La FGTB se mobilise aussi pour un après Kyoto et une transition juste !

La FGTB se mobilise pour un après Kyoto et une transition juste

 

Au-delà du maintien de l’emploi actuel, qui doit intégrer les impératifs environnementaux, la FGTB veut contribuer à l’avènement d’une troisième révolution industrielle européenne, basée sur des emplois durables et décents dans des filières d’avenir.
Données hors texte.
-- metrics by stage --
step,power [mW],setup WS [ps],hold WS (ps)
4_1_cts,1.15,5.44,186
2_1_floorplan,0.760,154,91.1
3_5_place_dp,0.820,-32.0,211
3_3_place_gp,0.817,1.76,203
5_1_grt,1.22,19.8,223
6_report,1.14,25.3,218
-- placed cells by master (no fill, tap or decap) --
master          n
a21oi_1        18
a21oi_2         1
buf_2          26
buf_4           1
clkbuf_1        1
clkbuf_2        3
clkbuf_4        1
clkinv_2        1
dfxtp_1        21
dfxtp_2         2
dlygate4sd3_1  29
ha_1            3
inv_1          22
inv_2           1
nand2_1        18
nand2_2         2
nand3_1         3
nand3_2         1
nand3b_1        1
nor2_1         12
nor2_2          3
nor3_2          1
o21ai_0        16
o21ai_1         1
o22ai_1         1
[config.mk]
export PLATFORM = sky130hd
export DESIGN_NAME = i2c_ctl_regs
export DESIGN_NICKNAME = d
export VERILOG_FILES = /design/src/rtl/i2c_ctl_pkg.sv /design/src/rtl/i2c_ctl_decode.sv /design/src/rtl/i2c_scl_gen.sv /design/src/rtl/i2c_ctl_datapath.sv /design/src/rtl/i2c_ctl_regs.sv
export SDC_FILE = /design/constraint.sdc
export NUM_CORES = 1
export LEC_CHECK = 0
export BUFFER_PORTS_ARGS = -buffer_cell sky130_fd_sc_hd__buf_4
export CAP_MARGIN = 0
export CORE_ASPECT_RATIO = 0.6
export CORE_UTILIZATION = 48
export DETAILED_ROUTE_END_ITERATION = 8
export PLACE_DENSITY = 0.73
export SLEW_MARGIN = 20
export SYNTH_ARGS = -nofsm -noshare
export SYNTH_HDL_FRONTEND = slang
export SYNTH_SLANG_ARGS = --single-unit
[constraint.sdc]
create_clock -name clk -period 7.3 [get_ports clk]
set_input_delay 0.365 -clock clk [delete_from_list [all_inputs] [get_ports clk]]
set_output_delay 0.365 -clock clk [all_outputs]
set_load 0.005 [all_outputs]
[src/rtl/i2c_ctl_pkg.sv]
package i2c_ctl_pkg;
  localparam int CTL_W = 8;
  localparam int BIT_AA  = 2;
  localparam int BIT_SI  = 3;
  localparam int BIT_STO = 4;
  localparam int BIT_STA = 5;
  localparam int BIT_EN  = 6;
  localparam logic [CTL_W-1:0] CTL_MASK = 8'h7C;

  localparam int ADR_CTL_SET = 0;
  localparam int ADR_CTL_CLR = 1;
  localparam int ADR_SCL_HI  = 2;
  localparam int ADR_SCL_LO  = 3;

  typedef struct packed {
    logic setCtl;
    logic clrCtl;
    logic wrHi;
    logic wrLo;
    logic [CTL_W-1:0] data;
  } regStrobe_t;

  typedef enum logic [1:0] {
    SEL_CTL  = 2'd0,
    SEL_NONE = 2'd1,
    SEL_HI   = 2'd2,
    SEL_LO   = 2'd3
  } rdSel_e;
endpackage

[src/rtl/i2c_ctl_decode.sv]
module i2c_ctl_decode
  import i2c_ctl_pkg::*;
#(
  parameter int ADDR_W = 2
) (
  input  logic [ADDR_W-1:0] busAddr,
  input  logic              busWr,
  input  logic [CTL_W-1:0]  busWdata,
  output regStrobe_t        strb,
  output rdSel_e            rdSel
);
  logic hitSet, hitClr, hitHi, hitLo;

  assign hitSet = (busAddr == ADDR_W'(ADR_CTL_SET));
  assign hitClr = (busAddr == ADDR_W'(ADR_CTL_CLR));
  assign hitHi  = (busAddr == ADDR_W'(ADR_SCL_HI));
  assign hitLo  = (busAddr == ADDR_W'(ADR_SCL_LO));

  always_comb begin
    strb.setCtl = busWr && hitSet;
    strb.clrCtl = busWr && hitClr;
    strb.wrHi   = busWr && hitHi;
    strb.wrLo   = busWr && hitLo;
    strb.data   = busWdata;
    if (hitSet)      rdSel = SEL_CTL;
    else if (hitHi)  rdSel = SEL_HI;
    else if (hitLo)  rdSel = SEL_LO;
    else             rdSel = SEL_NONE;
  end

  // strobes are mutually exclusive
  always_comb begin
    a_r1_one_strobe: assert ($countones({strb.setCtl, strb.clrCtl, strb.wrHi, strb.wrLo}) <= 1);
  end
endmodule

[src/rtl/i2c_scl_gen.sv]
module i2c_scl_gen #(
  parameter int SCL_W = 8
) (
  input  logic             clk,
  input  logic             rstN,
  input  logic             run,
  input  logic [SCL_W-1:0] hiCount,
  input  logic [SCL_W-1:0] loCount,
  output logic             sclOut
);
  localparam logic [SCL_W-1:0] ONE = SCL_W'(1);

  logic [SCL_W-1:0] effHi, effLo, curLen, cnt;
  logic             sclR;

  assign effHi  = (hiCount == '0) ? ONE : hiCount;
  assign effLo  = (loCount == '0) ? ONE : loCount;
  assign curLen = sclR ? effHi : effLo;

  always_ff @(posedge clk) begin
    if (!rstN) begin
      sclR <= 1'b1;
      cnt  <= '0;
    end else if (!run) begin
      sclR <= 1'b1;
      cnt  <= '0;
    end else if (cnt >= curLen - ONE) begin
      sclR <= ~sclR;
      cnt  <= '0;
    end else begin
      cnt <= cnt + ONE;
    end
  end

  assign sclOut = sclR;

  // idle generator rests high
  a_r9_idle_high: assert property (@(posedge clk) disable iff (!rstN)
    !run |=> sclOut);
  // a run always begins in the high phase
  a_r8_start_high: assert property (@(posedge clk) disable iff (!rstN)
    $rose(run) |-> sclOut);
endmodule

[src/rtl/i2c_ctl_datapath.sv]
module i2c_ctl_datapath
  import i2c_ctl_pkg::*;
#(
  parameter int SCL_W     = 8,
  parameter int SCL_RESET = 4
) (
  input  logic             clk,
  input  logic             rstN,
  input  regStrobe_t       strb,
  input  rdSel_e           rdSel,
  input  logic             engClrSi,
  input  logic             engClrSto,
  output logic [CTL_W-1:0] rdata,
  output logic [CTL_W-1:0] ctlBits,
  output logic             sclOut
);
  logic [CTL_W-1:0] ctlReg, ctlNext, setMask, clrMask;
  logic [SCL_W-1:0] hiReg, loReg;
  logic             genRun;

  always_comb begin
    setMask = strb.setCtl ? (strb.data & CTL_MASK) : '0;
    clrMask = strb.clrCtl ? (strb.data & CTL_MASK) : '0;
    clrMask[BIT_SI]  = clrMask[BIT_SI]  | engClrSi;
    clrMask[BIT_STO] = clrMask[BIT_STO] | engClrSto;
    ctlNext = (ctlReg | setMask) & ~clrMask;
    if (!ctlNext[BIT_EN]) ctlNext[BIT_STO] = 1'b0;
  end

  always_ff @(posedge clk) begin
    if (!rstN) begin
      ctlReg <= '0;
      hiReg  <= SCL_W'(SCL_RESET);
      loReg  <= SCL_W'(SCL_RESET);
    end else begin
      ctlReg <= ctlNext;
      if (strb.wrHi) hiReg <= SCL_W'(strb.data);
      if (strb.wrLo) loReg <= SCL_W'(strb.data);
    end
  end

  always_comb begin
    unique case (rdSel)
      SEL_CTL:  rdata = ctlReg;
      SEL_HI:   rdata = CTL_W'(hiReg);
      SEL_LO:   rdata = CTL_W'(loReg);
      default:  rdata = '0;
    endcase
  end

  assign ctlBits = ctlReg;
  assign genRun  = ctlReg[BIT_EN] && ctlReg[BIT_STA];

  i2c_scl_gen #(.SCL_W(SCL_W)) u_sclGen (
    .clk     (clk),
    .rstN    (rstN),
    .run     (genRun),
    .hiCount (hiReg),
    .loCount (loReg),
    .sclOut  (sclOut)
  );

  // engine clear wins over anything else in the same cycle
  a_r3_eng_clr_si: assert property (@(posedge clk) disable iff (!rstN)
    engClrSi |=> !ctlBits[BIT_SI]);
  a_r3_eng_clr_sto: assert property (@(posedge clk) disable iff (!rstN)
    engClrSto |=> !ctlBits[BIT_STO]);
  // every bit written as one on the clear port is low afterwards
  a_r2_clear_takes: assert property (@(posedge clk) disable iff (!rstN)
    strb.clrCtl |=> ((ctlBits & $past(strb.data)) == '0));
  // a set of enable without competing clear raises it
  a_r1_set_en: assert property (@(posedge clk) disable iff (!rstN)
    strb.setCtl && strb.data[BIT_EN] |=> ctlBits[BIT_EN]);
  // a STOP set while disabled is dropped
  a_r6_sto_off: assert property (@(posedge clk) disable iff (!rstN)
    !ctlBits[BIT_EN] && !(strb.setCtl && strb.data[BIT_EN]) |=> !ctlBits[BIT_STO]);
  // written high count is read back next cycle
  a_r7_hi_write: assert property (@(posedge clk) disable iff (!rstN)
    strb.wrHi |=> (hiReg == $past(SCL_W'(strb.data))));
endmodule

[src/rtl/i2c_ctl_regs.sv]
module i2c_ctl_regs
  import i2c_ctl_pkg::*;
#(
  parameter int ADDR_W    = 2,
  parameter int SCL_W     = 8,
  parameter int SCL_RESET = 4
) (
  input  logic              clk,
  input  logic              rstN,
  input  logic [ADDR_W-1:0] busAddr,
  input  logic [7:0]        busWdata,
  input  logic              busWr,
  output logic [7:0]        busRdata,
  input  logic              engClrSi,
  input  logic              engClrSto,
  input  logic              sclIn,
  input  logic              sdaIn,
  output logic              engSclIn,
  output logic              engSdaIn,
  output logic              sclOut,
  output logic              ctlAa,
  output logic              ctlSi,
  output logic              ctlSto,
  output logic              ctlSta,
  output logic              ctlEn,
  output logic              notAddressed
);
  regStrobe_t       strb;
  rdSel_e           rdSel;
  logic [CTL_W-1:0] ctlBits;

  i2c_ctl_decode #(.ADDR_W(ADDR_W)) u_decode (
    .busAddr  (busAddr),
    .busWr    (busWr),
    .busWdata (busWdata),
    .strb     (strb),
    .rdSel    (rdSel)
  );

  i2c_ctl_datapath #(.SCL_W(SCL_W), .SCL_RESET(SCL_RESET)) u_datapath (
    .clk       (clk),
    .rstN      (rstN),
    .strb      (strb),
    .rdSel     (rdSel),
    .engClrSi  (engClrSi),
    .engClrSto (engClrSto),
    .rdata     (busRdata),
    .ctlBits   (ctlBits),
    .sclOut    (sclOut)
  );

  assign ctlAa        = ctlBits[BIT_AA];
  assign ctlSi        = ctlBits[BIT_SI];
  assign ctlSto       = ctlBits[BIT_STO];
  assign ctlSta       = ctlBits[BIT_STA];
  assign ctlEn        = ctlBits[BIT_EN];
  assign notAddressed = ~ctlBits[BIT_EN];
  assign engSclIn     = ctlBits[BIT_EN] ? sclIn : 1'b1;
  assign engSdaIn     = ctlBits[BIT_EN] ? sdaIn : 1'b1;
endmodule
### src/rtl/pscl_regs.sv
module pscl_regs
  import pscl_timer_pkg::*;
#(
  parameter int CNT_W  = 16,
  parameter int PRE_W  = 8,
  parameter int DATA_W = 32,
  parameter int ADDR_W = 3
) (
  input  logic                   clk,
  input  logic                   rst,
  input  logic                   wr_en,
  input  logic [ADDR_W-1:0]      wr_addr,
  input  logic [DATA_W-1:0]      wr_data,
  input  logic                   oneshot_done,
  output ctrl_t                  ctrl,
  output logic [CNT_W-1:0]       load_val,
  output logic [CNT_W-1:0]       match_val,
  output logic [PRE_W-1:0]       pscl_val,
  output logic [PRE_W-1:0]       pmatch_val,
  output logic                   vload_pend,
  output logic [CNT_W+PRE_W-1:0] vload_data
);

  localparam int TOT_W = CNT_W + PRE_W;

  logic unused_hi;
  assign unused_hi = ^wr_data[DATA_W-1:TOT_W];

  logic ctrl_wr;
  assign ctrl_wr = wr_en && (wr_addr == ADDR_W'(ADDR_CTRL));

  always_ff @(posedge clk) begin
    if (rst) begin
      ctrl       <= '0;
      load_val   <= '0;
      match_val  <= '0;
      pscl_val   <= '0;
      pmatch_val <= '0;
      vload_pend <= 1'b0;
      vload_data <= '0;
    end else begin
      vload_pend <= 1'b0;
      // one-shot completion drops the enable unless software rewrites control
      if (oneshot_done && !ctrl_wr) ctrl.enable <= 1'b0;
      if (wr_en) begin
        case (wr_addr)
          ADDR_W'(ADDR_CTRL):   ctrl       <= ctrl_t'(wr_data[CTRL_W-1:0]);
          ADDR_W'(ADDR_LOAD):   load_val   <= wr_data[CNT_W-1:0];
          ADDR_W'(ADDR_MATCH):  match_val  <= wr_data[CNT_W-1:0];
          ADDR_W'(ADDR_PSCL):   pscl_val   <= wr_data[PRE_W-1:0];
          ADDR_W'(ADDR_PMATCH): pmatch_val <= wr_data[PRE_W-1:0];
          ADDR_W'(ADDR_VALUE): begin
            vload_pend <= 1'b1;
            vload_data <= wr_data[TOT_W-1:0];
          end
          default: ;
        endcase
      end
    end
  end

endmodule
--- config.mk ---
export PLATFORM = sky130hd
export DESIGN_NAME = exc_entry_seq
export DESIGN_NICKNAME = d
export VERILOG_FILES = /design/src/rtl/exc_entry_seq.sv
export SDC_FILE = /design/constraint.sdc
export NUM_CORES = 1
export LEC_CHECK = 0
export BUFFER_PORTS_ARGS = -buffer_cell sky130_fd_sc_hd__buf_2
export CAP_MARGIN = 20
export CORE_AREA = 2 2 532 534
export DETAILED_ROUTE_END_ITERATION = 12
export DIE_AREA = 0 0 534 536
export SLEW_MARGIN = 10
export SYNTH_ARGS = -nofsm -noshare
export SYNTH_HDL_FRONTEND = slang
export SYNTH_SLANG_ARGS = --single-unit
--- constraint.sdc ---
create_clock -name clk -period 4.4 [get_ports clk]
set_input_delay 0.22 -clock clk [delete_from_list [all_inputs] [get_ports clk]]
set_output_delay 0.22 -clock clk [all_outputs]
set_load 0.02 [all_outputs]
==> src/rtl/gpio_sync.sv <==
module gpio_sync #(
    parameter int W = 32
) (
    input  logic         clk,
    input  logic         rst_n,
    input  logic [W-1:0] async_i,
    output logic [W-1:0] sync_o
);
    logic [W-1:0] s1_q, s1_d, s2_q, s2_d;

    always_comb begin
        s1_d = async_i;
        s2_d = s1_q;
    end

    always_ff @(posedge clk or negedge rst_n) begin
        if (!rst_n) begin
            s1_q <= '0;
            s2_q <= '0;
        end else begin
            s1_q <= s1_d;
            s2_q <= s2_d;
        end
    end

    assign sync_o = s2_q;
endmodule

==> src/rtl/gpio_addr_dec.sv <==
module gpio_addr_dec
    import gpio_pkg::*;
#(
    parameter int NUM_BANKS = 2
) (
    input  logic [ADDR_W-1:0]    addr,
    input  logic                 wr,
    output logic                 hit_o,
    output logic [SLOT_W-1:0]    slot_o,
    output grp_e                 grp_o,
    output logic [NUM_BANKS-1:0] bank_sel_o,
    output wr_strb_t             strb_o
);
    logic       grp_ok;
    logic       slot_ok;
    logic [3:0] grp_raw;
    logic       unused_lo;

    assign unused_lo = ^addr[1:0];
    assign grp_raw   = addr[7:4];
    assign slot_o    = addr[3:2];
    assign slot_ok   = (32'(slot_o) < NUM_BANKS);

    always_comb begin
        grp_ok = 1'b1;
        grp_o  = GRP_DIR;
        case (grp_raw)
            4'h0: grp_o = GRP_DIR;
            4'h1: grp_o = GRP_POL;
            4'h2: grp_o = GRP_LVL;
            4'h3: grp_o = GRP_SET;
            4'h4: grp_o = GRP_CLR;
            4'h5: grp_o = GRP_RISE;
            4'h6: grp_o = GRP_FALL;
            4'h9: grp_o = GRP_PEND;
            4'hA: grp_o = GRP_KIND;
            default: grp_ok = 1'b0;
        endcase
    end

    assign hit_o = grp_ok && slot_ok;

    always_comb begin
        strb_o = '0;
        if (wr && hit_o) begin
            strb_o.dir  = (grp_o == GRP_DIR);
            strb_o.pol  = (grp_o == GRP_POL);
            strb_o.set  = (grp_o == GRP_SET);
            strb_o.clr  = (grp_o == GRP_CLR);
            strb_o.rise = (grp_o == GRP_RISE);
            strb_o.fall = (grp_o == GRP_FALL);
            strb_o.pend = (grp_o == GRP_PEND);
            strb_o.kind = (grp_o == GRP_KIND);
        end
    end

    for (genvar b = 0; b < NUM_BANKS; b++) begin : g_sel
        assign bank_sel_o[b] = hit_o && (32'(slot_o) == b);
    end
endmodule

==> src/rtl/gpio_bank.sv <==
module gpio_bank
    import gpio_pkg::*;
(
    input  logic             clk,
    input  logic             rst_n,
    input  logic             sel,
    input  wr_strb_t         strb,
    input  logic [PIN_W-1:0] wdata,
    input  logic [PIN_W-1:0] pad_sync,
    output logic [PIN_W-1:0] dir_o,
    output logic [PIN_W-1:0] pol_o,
    output logic [PIN_W-1:0] ren_o,
    output logic [PIN_W-1:0] fen_o,
    output logic [PIN_W-1:0] pend_o,
    output logic [PIN_W-1:0] kind_o,
    output logic [PIN_W-1:0] lvl_o,
    output logic [PIN_W-1:0] pad_out_o,
    output logic [PIN_W-1:0] pad_oe_o
);
    bank_state_t st_q, st_d;
    logic [PIN_W-1:0] lvl, rise_evt, fall_evt, evt;
    logic [PIN_W-1:0] pend_clr, kind_clr, kind_keep;
    logic set_we, clr_we, dir_we, pend_we;

    assign set_we  = sel && strb.set;
    assign clr_we  = sel && strb.clr;
    assign dir_we  = sel && strb.dir;
    assign pend_we = sel && strb.pend;

    always_comb begin
        lvl      = pad_sync ^ st_q.pol;
        rise_evt = lvl & ~st_q.lvl_prev & st_q.ren;
        fall_evt = ~lvl & st_q.lvl_prev & st_q.fen;
        evt      = rise_evt | fall_evt;
        pend_clr = pend_we ? wdata : '0;
        kind_clr = (sel && strb.kind) ? wdata : '0;

        st_d          = st_q;
        st_d.lvl_prev = lvl;
        if (dir_we)             st_d.dir = wdata;
        if (sel && strb.pol)    st_d.pol = wdata;
        if (sel && strb.rise)   st_d.ren = wdata;
        if (sel && strb.fall)   st_d.fen = wdata;
        if (set_we)             st_d.out = st_q.out | (wdata & st_q.dir);
        if (clr_we)             st_d.out = st_q.out & ~(wdata & st_q.dir);
        st_d.pend = (st_q.pend & ~pend_clr) | evt;
        kind_keep = st_q.kind & ~kind_clr;
        st_d.kind = (kind_keep & ~evt) | rise_evt;
    end

    always_ff @(posedge clk or negedge rst_n) begin
        if (!rst_n) st_q <= '0;
        else        st_q <= st_d;
    end

    assign dir_o     = st_q.dir;
    assign pol_o     = st_q.pol;
    assign ren_o     = st_q.ren;
    assign fen_o     = st_q.fen;
    assign pend_o    = st_q.pend;
    assign kind_o    = st_q.kind;
    assign lvl_o     = (st_q.dir & st_q.out) | (~st_q.dir & lvl);
    assign pad_out_o = st_q.out ^ st_q.pol;
    assign pad_oe_o  = st_q.dir;

    // a pending bit leaves only through a write of 1
    assert_pend_hold_R8: assert property (@(posedge clk) disable iff (!rst_n)
        ((st_q.pend & $past(st_q.pend & ~pend_clr)) == $past(st_q.pend & ~pend_clr)));

    // new pending bits appear only on pins with an enable set
    assert_pend_gated_R7: assert property (@(posedge clk) disable iff (!rst_n)
        (((st_q.pend & ~$past(st_q.pend)) & ~$past(st_q.ren | st_q.fen)) == '0));

    // the output latch moves only on a set or clear write
    assert_out_stable_R4: assert property (@(posedge clk) disable iff (!rst_n)
        (!set_we && !clr_we) |=> $stable(st_q.out));

    // direction changes only on a direction write
    assert_dir_stable_R3: assert property (@(posedge clk) disable iff (!rst_n)
        !dir_we |=> $stable(st_q.dir));
endmodule

==> src/rtl/gpio_banks_top.sv <==
module gpio_banks_top
    import gpio_pkg::*;
#(
    parameter int NUM_BANKS = 2,
    localparam int PADS = NUM_BANKS * PIN_W
) (
    input  logic              clk,
    input  logic              rst_n,
    input  logic              bus_wr,
    input  logic [ADDR_W-1:0] bus_addr,
    input  logic [PIN_W-1:0]  bus_wdata,
    output logic [PIN_W-1:0]  bus_rdata,
    input  logic [PADS-1:0]   pad_in,
    output logic [PADS-1:0]   pad_out,
    output logic [PADS-1:0]   pad_oe,
    output logic              irq
);
    logic                 hit;
    logic [SLOT_W-1:0]    slot;
    grp_e                 grp;
    logic [NUM_BANKS-1:0] bank_sel;
    wr_strb_t             strb;
    logic [PADS-1:0]      pad_sync;

    logic [PIN_W-1:0] dir_v  [NUM_BANKS];
    logic [PIN_W-1:0] pol_v  [NUM_BANKS];
    logic [PIN_W-1:0] ren_v  [NUM_BANKS];
    logic [PIN_W-1:0] fen_v  [NUM_BANKS];
    logic [PIN_W-1:0] pend_v [NUM_BANKS];
    logic [PIN_W-1:0] kind_v [NUM_BANKS];
    logic [PIN_W-1:0] lvl_v  [NUM_BANKS];
    logic [NUM_BANKS-1:0] bank_irq;

    gpio_addr_dec #(.NUM_BANKS(NUM_BANKS)) u_dec (
        .addr       (bus_addr),
        .wr         (bus_wr),
        .hit_o      (hit),
        .slot_o     (slot),
        .grp_o      (grp),
        .bank_sel_o (bank_sel),
        .strb_o     (strb)
    );

    gpio_sync #(.W(PADS)) u_sync (
        .clk     (clk),
        .rst_n   (rst_n),
        .async_i (pad_in),
        .sync_o  (pad_sync)
    );

    for (genvar b = 0; b < NUM_BANKS; b++) begin : g_bank
        gpio_bank u_bank (
            .clk       (clk),
            .rst_n     (rst_n),
            .sel       (bank_sel[b]),
            .strb      (strb),
            .wdata     (bus_wdata),
            .pad_sync  (pad_sync[b*PIN_W +: PIN_W]),
            .dir_o     (dir_v[b]),
            .pol_o     (pol_v[b]),
            .ren_o     (ren_v[b]),
            .fen_o     (fen_v[b]),
            .pend_o    (pend_v[b]),
            .kind_o    (kind_v[b]),
            .lvl_o     (lvl_v[b]),
            .pad_out_o (pad_out[b*PIN_W +: PIN_W]),
            .pad_oe_o  (pad_oe[b*PIN_W +: PIN_W])
        );
        assign bank_irq[b] = |pend_v[b];
    end

    assign irq = |bank_irq;

    always_comb begin
        bus_rdata = '0;
        for (int b = 0; b < NUM_BANKS; b++) begin
            if (hit && (32'(slot) == b)) begin
                case (grp)
                    GRP_DIR:  bus_rdata = dir_v[b];
                    GRP_POL:  bus_rdata = pol_v[b];
                    GRP_LVL:  bus_rdata = lvl_v[b];
                    GRP_RISE: bus_rdata = ren_v[b];
                    GRP_FALL: bus_rdata = fen_v[b];
                    GRP_PEND: bus_rdata = pend_v[b];
                    GRP_KIND: bus_rdata = kind_v[b];
                    default:  bus_rdata = '0;
                endcase
            end
        end
    end

    // an address outside the map always reads zero
    assert_unmapped_zero_R2: assert property (@(posedge clk) disable iff (!rst_n)
        !hit |-> (bus_rdata == '0));
endmodule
Mais cette transition doit être juste et ne laisser aucun travailleur, allocataire social, sur le carreau.

 

A l’heure d’une indispensable mobilisation en vue de fixer les objectifs qui doivent permettre de contrer le réchauffement climatique et ses conséquences ravageuses, a fortiori pour les plus fragiles de nos sociétés, nombre d’Etats se trompent de cible.

 

En effet, plutôt que la fin des déductions fiscales pour les économies d’énergie et les véhicules propres, la FGTB attendait la suppression des intérêts notionnels, une véritable lutte contre la fraude fiscale et une réforme de la taxe sur les revenus financiers qui touche réellement tous les revenus du capital.

 

C’est la raison pour laquelle la FGTB participe à la manifestation du 3 décembre prochain à Bruxelles (au sein de la Coalition climat) -voir tract en annexe- ainsi qu’à la Conférence de Durban, qui se déroule du 28 novembre au 9 décembre 2011 en Afrique du Sud. Le syndicat fera partie de la délégation belge officielle de la 17e Conférence des parties à la Convention-cadre des Nations Unies et sera représenté par Daniel Van Daele, Secrétaire fédéral.

 

La FGTB défend, entre autres:

  • l’inclusion de dispositions sur la « transition juste » dans un accord global, équitable, juridiquement contraignant et ambitieux (cette préoccupation avait été inscrite dans les derniers textes) ;
  • des objectifs clairs de réduction des émissions pour les pays émergents ;
  • la diminution les émissions d’au moins 25 à 40% d’ici 2020 (sur la base des niveaux de 1990) et de 80 à 95% d’ici 2050 afin d’éviter une augmentation de la température mondiale de plus de 2°C d’ici 2100 ;
  • un réexamen de la situation en 2015 (publication du prochain rapport du GIEC) ;
  • un rôle plus important de l’OIT au sein de la Conférence des parties à la Convention-cadre des Nations unies.